- Given records:

### config.mk
export PLATFORM = sky130hd
export DESIGN_NAME = drive_command_sequencer_flat
export DESIGN_NICKNAME = d
export VERILOG_FILES = /design/src/rtl/rover_drive_pkg.sv /design/src/rtl/drive_command_sequencer_if.sv /design/src/rtl/tread_speed_ramp.sv /design/src/rtl/drive_command_sequencer.sv /design/src/flat_wrapper.sv
export SDC_FILE = /design/constraint.sdc
export NUM_CORES = 1
export LEC_CHECK = 0
export ABC_AREA = 1
export BUFFER_PORTS_ARGS = -buffer_cell sky130_fd_sc_hd__buf_2
export CAP_MARGIN = 15
export CORE_MARGIN = 1.5
export CORE_UTILIZATION = 60
export DETAILED_ROUTE_END_ITERATION = 7
export PLACE_DENSITY_LB_ADDON = 0.08
export SYNTH_ARGS = -nofsm -noshare
export SYNTH_HDL_FRONTEND = slang
export SYNTH_HIERARCHICAL = 1
export SYNTH_SLANG_ARGS = --single-unit
### constraint.sdc
create_clock -name clock -period 4.2 [get_ports clock]
set_input_delay 0.42 -clock clock [delete_from_list [all_inputs] [get_ports clock]]
set_output_delay 0.42 -clock clock [all_outputs]
set_load 0.05 [all_outputs]
### src/rtl/rover_drive_pkg.sv
// Shared definitions for the rover drive path: H-bridge direction codes,
// sequencer states and tread speed geometry.
package rover_drive_pkg;
  localparam int TREAD_W = 3;
  localparam int TREAD_N = 2;

  localparam logic [3:0] DIR_INERTIAL_STOP = 4'b0000;
  localparam logic [3:0] DIR_HARD_STOP     = 4'b1111;
  localparam logic [3:0] DIR_FORWARD       = 4'b0110;
  localparam logic [3:0] DIR_REVERSE       = 4'b1001;
  localparam logic [3:0] DIR_TURN_RIGHT    = 4'b0101;
  localparam logic [3:0] DIR_TURN_LEFT     = 4'b1010;

  typedef enum logic [1:0] {IDLE, RAMP, DEADTIME, FAULT} seqState_t;
  typedef logic [TREAD_N-1:0][TREAD_W-1:0] treadSpeed_t;

  function automatic logic isMotionDir(input logic [3:0] d);
    return d inside {DIR_FORWARD, DIR_REVERSE, DIR_TURN_RIGHT, DIR_TURN_LEFT};
  endfunction
endpackage

### src/rtl/drive_command_sequencer_if.sv
// Motion command valid/ready channel from the command decoder to the sequencer.
interface drive_command_sequencer_if;
  import rover_drive_pkg::*;
  logic        cmdValid;
  logic        cmdReady;
  logic [3:0]  cmdDirection;
  treadSpeed_t cmdSpeed;

  modport master (output cmdValid, cmdDirection, cmdSpeed, input cmdReady);
  modport slave  (input cmdValid, cmdDirection, cmdSpeed, output cmdReady);
endinterface

### src/rtl/tread_speed_ramp.sv
// One-tread speed stepper: moves one step toward target when strobed, saturating at target.
module tread_speed_ramp import rover_drive_pkg::*; (
  input  logic [TREAD_W-1:0] curSpeed,
  input  logic [TREAD_W-1:0] targetSpeed,
  input  logic               stepStrobe,
  output logic [TREAD_W-1:0] nextSpeed,
  output logic               atTarget
);
  always_comb begin
    nextSpeed = curSpeed;
    if (stepStrobe && (curSpeed < targetSpeed))      nextSpeed = curSpeed + TREAD_W'(1);
    else if (stepStrobe && (curSpeed > targetSpeed)) nextSpeed = curSpeed - TREAD_W'(1);
  end

  assign atTarget = (nextSpeed == targetSpeed);
endmodule

### src/rtl/drive_command_sequencer.sv
// H-bridge command sequencer: speed ramping, braked dead time on reversal,
// latched over-current shutdown.
module drive_command_sequencer import rover_drive_pkg::*; #(
  parameter int RAMP_DIV        = 2000,
  parameter int DEADTIME_CYCLES = 1000
) (
  input  logic                        clock,
  input  logic                        reset,
  drive_command_sequencer_if.slave    cmdIf,
  input  logic [5:0]                  currentSensing,
  input  logic                        faultClear,
  output logic [3:0]                  movingDirection,
  output treadSpeed_t                 motorSpeed,
  output logic                        busy,
  output logic                        fault
);
  localparam int CNT_MAX = (RAMP_DIV > DEADTIME_CYCLES) ? RAMP_DIV : DEADTIME_CYCLES;
  localparam int CW      = $clog2(CNT_MAX + 1);

  seqState_t             state, nState;
  logic [3:0]            nDir, pendDir, nPendDir, cmdDirEff;
  treadSpeed_t           nSpeed, target, nTarget, pendTarget, nPendTarget, rampSpeed;
  logic [CW-1:0]         cnt, nCnt;
  logic [1:0][5:0]       csSync;
  logic [TREAD_N-1:0]    atTarget;
  logic                  faultNow, accept, stepStrobe, cmdIsStop;

  assign faultNow   = |csSync[1];
  assign cmdIf.cmdReady = !reset && ((state == IDLE) || (state == RAMP));
  assign accept     = cmdIf.cmdValid && cmdIf.cmdReady;
  assign stepStrobe = (state == RAMP) && (cnt == CW'(RAMP_DIV - 1));

  // Unknown codes collapse to an inertial stop; hard stop passes through.
  assign cmdIsStop  = !isMotionDir(cmdIf.cmdDirection);
  assign cmdDirEff  = isMotionDir(cmdIf.cmdDirection) ? cmdIf.cmdDirection :
                      (cmdIf.cmdDirection == DIR_HARD_STOP) ? DIR_HARD_STOP : DIR_INERTIAL_STOP;

  for (genvar t = 0; t < TREAD_N; t++) begin : gTread
    tread_speed_ramp uRamp (
      .curSpeed    (motorSpeed[t]),
      .targetSpeed (target[t]),
      .stepStrobe  (stepStrobe),
      .nextSpeed   (rampSpeed[t]),
      .atTarget    (atTarget[t])
    );
  end

  always_comb begin
    nState      = state;
    nDir        = movingDirection;
    nSpeed      = motorSpeed;
    nTarget     = target;
    nCnt        = cnt;
    nPendDir    = pendDir;
    nPendTarget = pendTarget;
    if (faultNow) begin
      // Over-current wins over everything, including a same-edge handshake.
      nState      = FAULT;
      nDir        = DIR_INERTIAL_STOP;
      nSpeed      = '0;
      nTarget     = '0;
      nCnt        = '0;
      nPendDir    = '0;
      nPendTarget = '0;
    end else begin
      unique case (state)
        IDLE, RAMP: begin
          if (state == RAMP) begin
            nSpeed = rampSpeed;
            nCnt   = stepStrobe ? '0 : cnt + CW'(1);
            if (&atTarget) nState = IDLE;
          end
          if (accept) begin
            nCnt = '0;
            if (cmdIsStop) begin
              nDir    = cmdDirEff;
              nSpeed  = '0;
              nTarget = '0;
              nState  = IDLE;
            end else if (cmdDirEff == movingDirection) begin
              nSpeed  = motorSpeed;
              nTarget = cmdIf.cmdSpeed;
              nState  = RAMP;
            end else if (motorSpeed == '0) begin
              nDir    = cmdDirEff;
              nTarget = cmdIf.cmdSpeed;
              nState  = RAMP;
            end else begin
              nDir        = DIR_HARD_STOP;
              nSpeed      = '0;
              nTarget     = '0;
              nPendDir    = cmdDirEff;
              nPendTarget = cmdIf.cmdSpeed;
              nState      = DEADTIME;
            end
          end
        end
        DEADTIME: begin
          if (cnt == CW'(DEADTIME_CYCLES - 1)) begin
            nDir    = pendDir;
            nSpeed  = '0;
            nTarget = pendTarget;
            nCnt    = '0;
            nState  = RAMP;
          end else begin
            nCnt = cnt + CW'(1);
          end
        end
        FAULT: if (faultClear) nState = IDLE;
        default: nState = IDLE;
      endcase
    end
  end

  always_ff @(posedge clock or posedge reset) begin
    if (reset) begin
      state           <= IDLE;
      movingDirection <= DIR_INERTIAL_STOP;
      motorSpeed      <= '0;
      target          <= '0;
      cnt             <= '0;
      pendDir         <= '0;
      pendTarget      <= '0;
      csSync          <= '0;
      busy            <= 1'b0;
      fault           <= 1'b0;
    end else begin
      state           <= nState;
      movingDirection <= nDir;
      motorSpeed      <= nSpeed;
      target          <= nTarget;
      cnt             <= nCnt;
      pendDir         <= nPendDir;
      pendTarget      <= nPendTarget;
      csSync          <= {csSync[0], currentSensing};
      busy            <= (nState != IDLE);
      fault           <= (nState == FAULT);
    end
  end
endmodule

### src/flat_wrapper.sv
// flat-port wrapper written by rule: the top's interface ports become plain ports
module drive_command_sequencer_flat import rover_drive_pkg::*;
#(
  parameter int RAMP_DIV        = 2000,
  parameter int DEADTIME_CYCLES = 1000
)
  (clock, reset, currentSensing, faultClear, movingDirection, motorSpeed, busy, fault, cmdIf_cmdValid, cmdIf_cmdDirection, cmdIf_cmdSpeed, cmdIf_cmdReady);
  drive_command_sequencer_if cmdIf_i ();
  input  logic clock;
  input  logic reset;
  input  logic [5:0] currentSensing;
  input  logic faultClear;
  output logic [3:0] movingDirection;
  output treadSpeed_t motorSpeed;
  output logic busy;
  output logic fault;
  input wire logic [$bits(cmdIf_i.cmdValid)-1:0] cmdIf_cmdValid;
  input wire logic [$bits(cmdIf_i.cmdDirection)-1:0] cmdIf_cmdDirection;
  input wire logic [$bits(cmdIf_i.cmdSpeed)-1:0] cmdIf_cmdSpeed;
  output wire logic [$bits(cmdIf_i.cmdReady)-1:0] cmdIf_cmdReady;
  assign cmdIf_i.cmdValid = cmdIf_cmdValid;
  assign cmdIf_i.cmdDirection = cmdIf_cmdDirection;
  assign cmdIf_i.cmdSpeed = cmdIf_cmdSpeed;
  assign cmdIf_cmdReady = cmdIf_i.cmdReady;
  drive_command_sequencer #(.RAMP_DIV(RAMP_DIV), .DEADTIME_CYCLES(DEADTIME_CYCLES)) u_core (.clock(clock), .reset(reset), .cmdIf(cmdIf_i), .currentSensing(currentSensing), .faultClear(faultClear), .movingDirection(movingDirection), .motorSpeed(motorSpeed), .busy(busy), .fault(fault));
endmodule
==> impl_metrics.env, run 1 <==
export IMPL_yosysMostFrequentCell="nand2_1"
export IMPL_async_flop_share_pct=100
export IMPL_worstSetupStartpoint="u_core/state[1]$_DFF_PP0_"
export IMPL_htreeDepth=2
export IMPL_ff2ff_path_depth=17
export IMPL_setup_viol=0
export IMPL_clkTransAtPathRegs_ps=100
export IMPL_gr_total_overflow=0
export IMPL_fmax_mhz=350
export IMPL_p_comb_share_pct=8.9
export IMPL_crit_chain="inv_2, nand2_2, inv_1, nand4_1, nor3_1, buf_4, nand2_2, inv_2, nand3_1, nand3_1, nand2_2, nand2_1, nand2_1, nor2_2, a21oi_1, a221oi_1, nand3_1"
export IMPL_period_needed_ps=2850
export IMPL_yosys_area_top_type_share_pct=38.9
export IMPL_wl_per_cell_um=12.6
export IMPL_start_util_pct=61.9
export IMPL_area_growth_pct=9.87
export IMPL_avgSynthCellArea_sq_um=7.33
export IMPL_timing_setup_tns_ps=0
export IMPL_place_gp_congestion=0.885
export IMPL_path_class="flip-flop to flip-flop"
export IMPL_grt_max_degree=54
export IMPL_die_y_um=78.4
export IMPL_yosys_warnings=6
export IMPL_timing_final_crit_share_pct=68.0
export IMPL_reg2reg_to="u_core/busy$_DFF_PP0_"
export IMPL_p_int_w=0.000661
export IMPL_dieWidth_um=78.4
export IMPL_viasPerCell=5.32
export IMPL_ant_nets=0
export IMPL_grt_util_met2_pct=42.3
export IMPL_synth_largest_area_cell="dfrtp_1"
export IMPL_pre_cts_ws_ps=1430
export IMPL_synthTopCellsByArea="dfrtp_1, nand2_1, inv_1"
export IMPL_status="completed"
export IMPL_drc_errors=0
export IMPL_grt_met1_usage_pct=34.8
export IMPL_syn_area_sq_um=3410
export IMPL_vias=3054
export IMPL_hold_class="input pin to asynchronous set/reset pin"
export IMPL_ys_top_cells_by_count="nand2_1, inv_1, dfrtp_1"
export IMPL_power_density_nw_per_um2=236
export IMPL_start_kind="flip-flop"
export IMPL_required_ps=4380
export IMPL_grt_pass1_wl_mm=12.5
export IMPL_fp_row_count=27
export IMPL_power_share_clock_pct=32.5
export IMPL_drt_pass1_iterations=5
export IMPL_routed_wl_mm=7.21
export IMPL_ys_flop_type="dfrtp_1"
export IMPL_portBuffers=32
export IMPL_rrSetupSlack_ps=1350
export IMPL_core_sq_um=5510
export IMPL_cp_max_fo=11
export IMPL_worstSkewPairLatency_ps=310
export IMPL_power_switching_w=0.000224
export IMPL_drt_initial_drc_count=164
export IMPL_hold_buffers=0
export IMPL_tightest_slew_ps=677
export IMPL_n_antenna_cell=0
export IMPL_final_hold_viol_count=0
export IMPL_finalClockSkew_ps=9.12
export IMPL_power_leakage_nw=2.01
export IMPL_antenna_found_initial=0
export IMPL_grt_use_met3_pct=3.49
export IMPL_synth_nets=496
export IMPL_ys_ff_latch=53
export IMPL_synth_distinct_cells=39
export IMPL_arrival_ps=3030
export IMPL_seq_area_frac_synth_pct=38.9
export IMPL_cpMaxStageDelayCell="a221oi_1"
export IMPL_clock_root_buffer="clkbuf_8"
export IMPL_num_io_pins=33
export IMPL_synth_edf_count=0
export IMPL_setup_slack_ps=1350
export IMPL_ctsResizeCount=0
export IMPL_r2r_start="u_core/state[1]$_DFF_PP0_"
export IMPL_maxCapViolCount=0
export IMPL_max_slew_margin_pct=54.4
export IMPL_final_net_count=532
export IMPL_drv_slew=0
export IMPL_clock_sinks=53
export IMPL_track_usage_pct=25.7
export IMPL_grt_pass1_vias=2819
export IMPL_cts_setup_buffers=0
export IMPL_power_frac_seq_pct=58.6
export IMPL_cts_path_max_buffers=2
export IMPL_sw_frac_of_total_pct=25.3
export IMPL_dieArea_sq_um=6150
export IMPL_cp_end_kind="flip-flop"
export IMPL_slowest_delay_ps=530
export IMPL_rsz0062_at_grt="false"
export IMPL_ir_worst_vdd_uv=216
export IMPL_postSynthCellCount=465
export IMPL_cts_tree="done"
export IMPL_drive_gt1_share_pct=19.9
export IMPL_cts_buffers=5
export IMPL_grt_most_used_layer="met2"
export IMPL_place_hpwl_mm=5.40
stage by stage:
stage	utilization (%)	std cells	hold WS (ps)	instance area [sq um]	power [W]
2_1_floorplan	-	465	331	3410	0.000582
3_5_place_dp	66.1	565	336	3640	0.000606
6_report	68.1	574	111	3750	0.000884
3_3_place_gp	66.1	565	332	3640	0.000604
4_1_cts	67.7	573	194	3730	0.000896
5_1_grt	68.1	574	144	3750	0.000923
power by group through the flow:
stage	Clock, W	Combinational [W]	Sequential (W)
floorplan	0	0.0000526	0.000529
global placement	0	0.0000757	0.000529
detailed placement	0	0.0000769	0.000529
CTS	0.000300	0.0000774	0.000519
global route	0.000315	0.0000892	0.000519
finish	0.000287	0.0000790	0.000518
area by class of cell:
type,count,area (sq um)
fill,487,1760
inverter,65,249
tap,72,90.1
multi-input combinational,342,1800
clock buffer,5,68.8
clock inverter,3,21.3
timing repair buffer,34,188
sequential,53,1330
how the worst max path moves through the flow:
stage / end
global route: u_core/busy$_DFF_PP0_
global placement: u_core/busy$_DFF_PP0_
finish: u_core/busy$_DFF_PP0_
detailed placement: u_core/busy$_DFF_PP0_
floorplan: u_core/busy$_DFF_PP0_
CTS: u_core/busy$_DFF_PP0_
layer usage:
metal / share of wire, % / up-vias / wire length, um
met2: 47 / 62 / 3380
met3: 3.7 / 8 / 266
met5: 0 / - / 0
met1: 48 / 1426 / 3470
met4: 1.4 / 0 / 98
li1: - / 1558 / -
cells in the final DEF (no fill, tap or decap), drive strengths merged:
cell | netlist | routed
nand2 | 176 | 176
inv | 62 | 63
dfrtp | 53 | 53
nand3 | 48 | 48
nor2 | 35 | 35
buf | 2 | 34
o21ai | 18 | 18
nand4 | 15 | 15
a21oi | 13 | 13
ha | 11 | 11
nor3 | 10 | 10
clkbuf | 3 | 5
o211ai | 5 | 5
clkinv | 3 | 4
nor3b | 2 | 2
or2 | 2 | 2
clkinvlp | 0 | 1
and2 | 1 | 1
o21bai | 1 | 1
a221oi | 1 | 1
nor4 | 1 | 1
and3 | 1 | 1
a31oi | 1 | 1
o31ai | 1 | 1
state kept, by name (all words and copies together) (netlist names):
register,cells
u_core/state,2
u_core/cnt,11
u_core/movingDirection,4
u_core/fault,1
u_core/target,6
u_core/pendDir,4
u_core/motorSpeed,6
u_core/pendTarget,6
u_core/csSync,12
u_core/busy,1
cells by family (layout without fill, tap and decap cells):
family                     Yosys count  after routing  synth area share, %
DFF                                 53             53                 38.9
adders and majority gates           11             11                 4.04
AOI/OAI and AO/OA                   40             40                 7.41
and+or+nand+nor                    291            291                 41.5
buffers and inverters               70            107                 8.22
critical path, delay by kind of cell, from the launching register on:
family | cells | cell delay (ps)
buffers and inverters | 4 | 570
DFF | 1 | 480
and+or+nand+nor | 11 | 1060
AOI/OAI and AO/OA | 2 | 610
Note: power is estimated with default switching activity, not from simulation.
==> inputs of run 2 (changes only) <==
--- a/config.mk
+++ b/config.mk
@@ -9,7 +9,7 @@
 export BUFFER_PORTS_ARGS = -buffer_cell sky130_fd_sc_hd__buf_2
 export CAP_MARGIN = 15
 export CORE_MARGIN = 1.5
-export CORE_UTILIZATION = 60
+export CORE_UTILIZATION = 54
 export DETAILED_ROUTE_END_ITERATION = 7
 export PLACE_DENSITY_LB_ADDON = 0.08
 export SYNTH_ARGS = -nofsm -noshare
==> constraint.sdc (replaced) <==
create_clock -name clock -period 2.6 [get_ports clock]
set_input_delay 0.26 -clock clock [delete_from_list [all_inputs] [get_ports clock]]
set_output_delay 0.26 -clock clock [all_outputs]
set_load 0.05 [all_outputs]
==> impl_metrics.env, run 2 (same netlist as run 1, synthesis figures left out) <==
export IMPL_required_ps=2790
export IMPL_cpMaxStageDelayCell="dfrtp_1"
export IMPL_wl_per_cell_um=13.3
export IMPL_setup_viol=0
export IMPL_die_y_um=82.5
export IMPL_hold_class="input pin to asynchronous set/reset pin"
export IMPL_place_hpwl_mm=5.75
export IMPL_cpMostUsedCell="nand2_1"
export IMPL_seq_area_sq_um=1330
export IMPL_drc_errors=0
export IMPL_portBuffers=32
export IMPL_track_usage_pct=25.2
export IMPL_gr_total_overflow=0
export IMPL_fillers=535
export IMPL_path_class="flip-flop to flip-flop"
export IMPL_num_io_pins=33
export IMPL_top_register="u_core/csSync"
export IMPL_clkTransAtPathRegs_ps=110
export IMPL_dieArea_sq_um=6800
export IMPL_period_needed_ps=2570
export IMPL_grt_pass1_wl_mm=13.2
export IMPL_clock_sinks=53
export IMPL_total_power_w=0.00145
export IMPL_maxCapViolCount=0
export IMPL_start_kind="flip-flop"
export IMPL_vias=3218
export IMPL_fp_row_count=28
export IMPL_cp_num_buf_inv=4
export IMPL_antenna_found_initial=0
export IMPL_finalClockSkew_ps=12.8
export IMPL_status="completed"
export IMPL_fmax_mhz=389
export IMPL_cp_end_kind="flip-flop"
export IMPL_tightest_slew_ps=681
export IMPL_drt_pass1_iterations=5
export IMPL_cts_tree="done"
export IMPL_power_density_nw_per_um2=362
export IMPL_grt_pass1_vias=2982
export IMPL_rsz0062_at_grt="true"
export IMPL_worstSkewPairLatency_ps=320
export IMPL_core_sq_um=6030
export IMPL_max_slew_margin_pct=54.1
export IMPL_area_growth_pct=17.3
export IMPL_final_hold_viol_count=0
export IMPL_grt_max_degree=54
export IMPL_crit_chain="inv_2, nand2_2, inv_2, nand4_1, nor3_4, buf_12, nand2_4, inv_2, nand2_1, nand2_1, nand2_2, nand2_2, nand2_1, nand2_1, nand2_1, nor2_2, a21oi_2, a221oi_4, nand3_1"
export IMPL_drv_slew=0
export IMPL_n_antenna_cell=0
export IMPL_cp_max_fo=5
export IMPL_slowest_delay_ps=400
export IMPL_dieWidth_um=82.5
export IMPL_viasPerCell=5.39
export IMPL_arrival_ps=2770
export IMPL_routed_wl_mm=7.94
export IMPL_largest_register_ffs=12
export IMPL_htreeDepth=2
export IMPL_cts_path_max_buffers=2
export IMPL_drive_gt1_share_pct=25.7
export IMPL_cp_top_family="simple AND/OR/NAND/NOR gates"
export IMPL_final_net_count=552
export IMPL_start_util_pct=56.6
export IMPL_place_gp_congestion=0.915
export IMPL_top_regs="u_core/csSync x12, u_core/cnt x11"
export IMPL_power_leakage_nw=2.16
export IMPL_drt_initial_drc_count=193
export IMPL_ir_worst_vdd_uv=216
export IMPL_timing_setup_tns_ps=0
export IMPL_multi_input_area_sq_um=1870
export IMPL_final_cell_mix="nand2_1, inv_1, dfrtp_1, nand3_1, buf_2"
export IMPL_timing_final_crit_share_pct=98.9
export IMPL_cts_buffers=5
export IMPL_final_common_cell="nand2_1"
export IMPL_ant_nets=0
export IMPL_clock_root_buffer="clkbuf_8"
==> run 2: worst paths after layout <==
path	to	depth (start not counted)	startpoint	slack [ps]
setup / recovery	u_core/busy$_DFF_PP0_	19	u_core/state[1]$_DFF_PP0_	30
hold / removal	u_core/target[5]$_DFFE_PP0P_	3	reset	9
setup reg to reg	u_core/busy$_DFF_PP0_	19	u_core/state[1]$_DFF_PP0_	30
hold reg to reg	u_core/csSync[7]$_DFF_PP0_	0	u_core/csSync[1]$_DFF_PP0_	360
max in group asynchronous	u_core/cnt[4]$_DFFE_PP0P_	3	reset	2340
min in group clock	u_core/csSync[3]$_DFF_PP0_	1	currentSensing[3]	50
==> run 2: worst min-delay path: stages <==
cell,delay [ps]
buf_2,120
inv_2,60
buf_12,270
==> run 2: metrics by stage <==
stage	cell area, sq um	hold slack, ps	std cells	utilization, %	setup slack [ps]
global placement	3760	334	579	62.4	69.5
global route	4000	31.0	597	66.4	-103
finish	4000	8.98	597	66.4	27.5
CTS	3860	23.1	587	64.0	94.4
floorplan	3420	291	465	-	16.0
detailed placement	3760	335	579	62.4	-43.2
==> run 2: layer usage <==
metal  wire length [um]  global-route usage, %  vias up
met3                348                   3.96       13
met4                107                   7.97        0
met2               3650                   39.8       99
li1                   -                      -     1601
met5                  0                      0        -
met1               3830                   35.2     1505
==> run 2: final cells by class <==
class	instances	share of cell area, %
clock buffers	5	1.72
clock inverters	3	0.532
inverters	65	6.22
multi-input cells	342	46.8
flip-flops and latches	53	33.2
well taps	75	2.35
repair buffers	54	9.19
==> run 2: what timing repair did <==
item                                    CTS  global route
pin swaps                                 0             4
endpoints found under the setup margin    3             3
cloned                                    0             1
resized for setup                         1            16
setup buffers                             0             9
hold buffers                              0             0
==> run 2: power breakdown <==
part           switching, W  total [W]  internal (W)
registers        0.00000332   0.000837      0.000834
logic             0.0000876   0.000131     0.0000435
clock network      0.000289   0.000480      0.000192
total              0.000380    0.00145       0.00107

- Try it: Begin with the line above that has "export IMPL_vias=3054" and continue through the line that has "export IMPL_fp_row_count=27", setting each one down exactly. Stop there.

- Solution for this problem:
export IMPL_vias=3054
export IMPL_hold_class="input pin to asynchronous set/reset pin"
export IMPL_ys_top_cells_by_count="nand2_1, inv_1, dfrtp_1"
export IMPL_power_density_nw_per_um2=236
export IMPL_start_kind="flip-flop"
export IMPL_required_ps=4380
export IMPL_grt_pass1_wl_mm=12.5
export IMPL_fp_row_count=27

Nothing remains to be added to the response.